> [Exercise objective]:
Your response must be an exact transcription of the lines from the one containing "export CORE_ASPECT_RATIO = 0.5" through the final line of the data.

> [Data for review]:

File: config.mk
export PLATFORM = sky130hd
export DESIGN_NAME = cbcr_pipe_ctl
export DESIGN_NICKNAME = d
export VERILOG_FILES = /design/src/rtl/core/cbcr_pkg.sv /design/src/rtl/core/cbcr_pipe_ctl.sv
export SDC_FILE = /design/constraint.sdc
export NUM_CORES = 1
export LEC_CHECK = 0
export BUFFER_PORTS_ARGS = -buffer_cell sky130_fd_sc_hd__buf_2
export CORE_MARGIN = 2
export CORE_UTILIZATION = 45
export DETAILED_ROUTE_END_ITERATION = 16
export MAX_ROUTING_LAYER = met4
export PLACE_DENSITY = 0.81
export SLEW_MARGIN = 20
export SYNTH_ARGS = -nofsm -noshare
export SYNTH_HDL_FRONTEND = slang
export SYNTH_SLANG_ARGS = --single-unit
export TNS_END_PERCENT = 20
File: constraint.sdc
create_clock -name clk -period 4.5 [get_ports clk]
set_input_delay 1.35 -clock clk [delete_from_list [all_inputs] [get_ports clk]]
set_output_delay 1.35 -clock clk [all_outputs]
set_load 0.005 [all_outputs]
File: config.mk
export PLATFORM = sky130hd
export DESIGN_NAME = two_class_priority_queue_top
export DESIGN_NICKNAME = d
export VERILOG_FILES = /design/src/rtl/tcpq_pkg.sv /design/src/rtl/tcpq_datapath.sv /design/src/rtl/tcpq_ctrl.sv /design/src/rtl/two_class_priority_queue_top.sv
export SDC_FILE = /design/constraint.sdc
export NUM_CORES = 1
export LEC_CHECK = 0
export ABC_AREA = 1
export BUFFER_PORTS_ARGS = -buffer_cell sky130_fd_sc_hd__buf_2
export CAP_MARGIN = 20
export CELL_PAD_IN_SITES_DETAIL_PLACEMENT = 0
export CELL_PAD_IN_SITES_GLOBAL_PLACEMENT = 1
export CORE_ASPECT_RATIO = 0.5
export CORE_MARGIN = 1
export CORE_UTILIZATION = 38
export DETAILED_ROUTE_END_ITERATION = 7
export PLACE_DENSITY = 0.73
export SYNTH_ARGS = -nofsm -noshare
export SYNTH_HDL_FRONTEND = slang
export SYNTH_HIERARCHICAL = 1
export SYNTH_SLANG_ARGS = --single-unit
File: constraint.sdc
create_clock -name clk -period 3.7 [get_ports clk]
set_input_delay 0.555 -clock clk [delete_from_list [all_inputs] [get_ports clk]]
set_output_delay 0.555 -clock clk [all_outputs]
set_load 0.02 [all_outputs]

> [Response box]:
export CORE_ASPECT_RATIO = 0.5
export CORE_MARGIN = 1
export CORE_UTILIZATION = 38
export DETAILED_ROUTE_END_ITERATION = 7
export PLACE_DENSITY = 0.73
export SYNTH_ARGS = -nofsm -noshare
export SYNTH_HDL_FRONTEND = slang
export SYNTH_HIERARCHICAL = 1
export SYNTH_SLANG_ARGS = --single-unit
File: constraint.sdc
create_clock -name clk -period 3.7 [get_ports clk]
set_input_delay 0.555 -clock clk [delete_from_list [all_inputs] [get_ports clk]]
set_output_delay 0.555 -clock clk [all_outputs]
set_load 0.02 [all_outputs]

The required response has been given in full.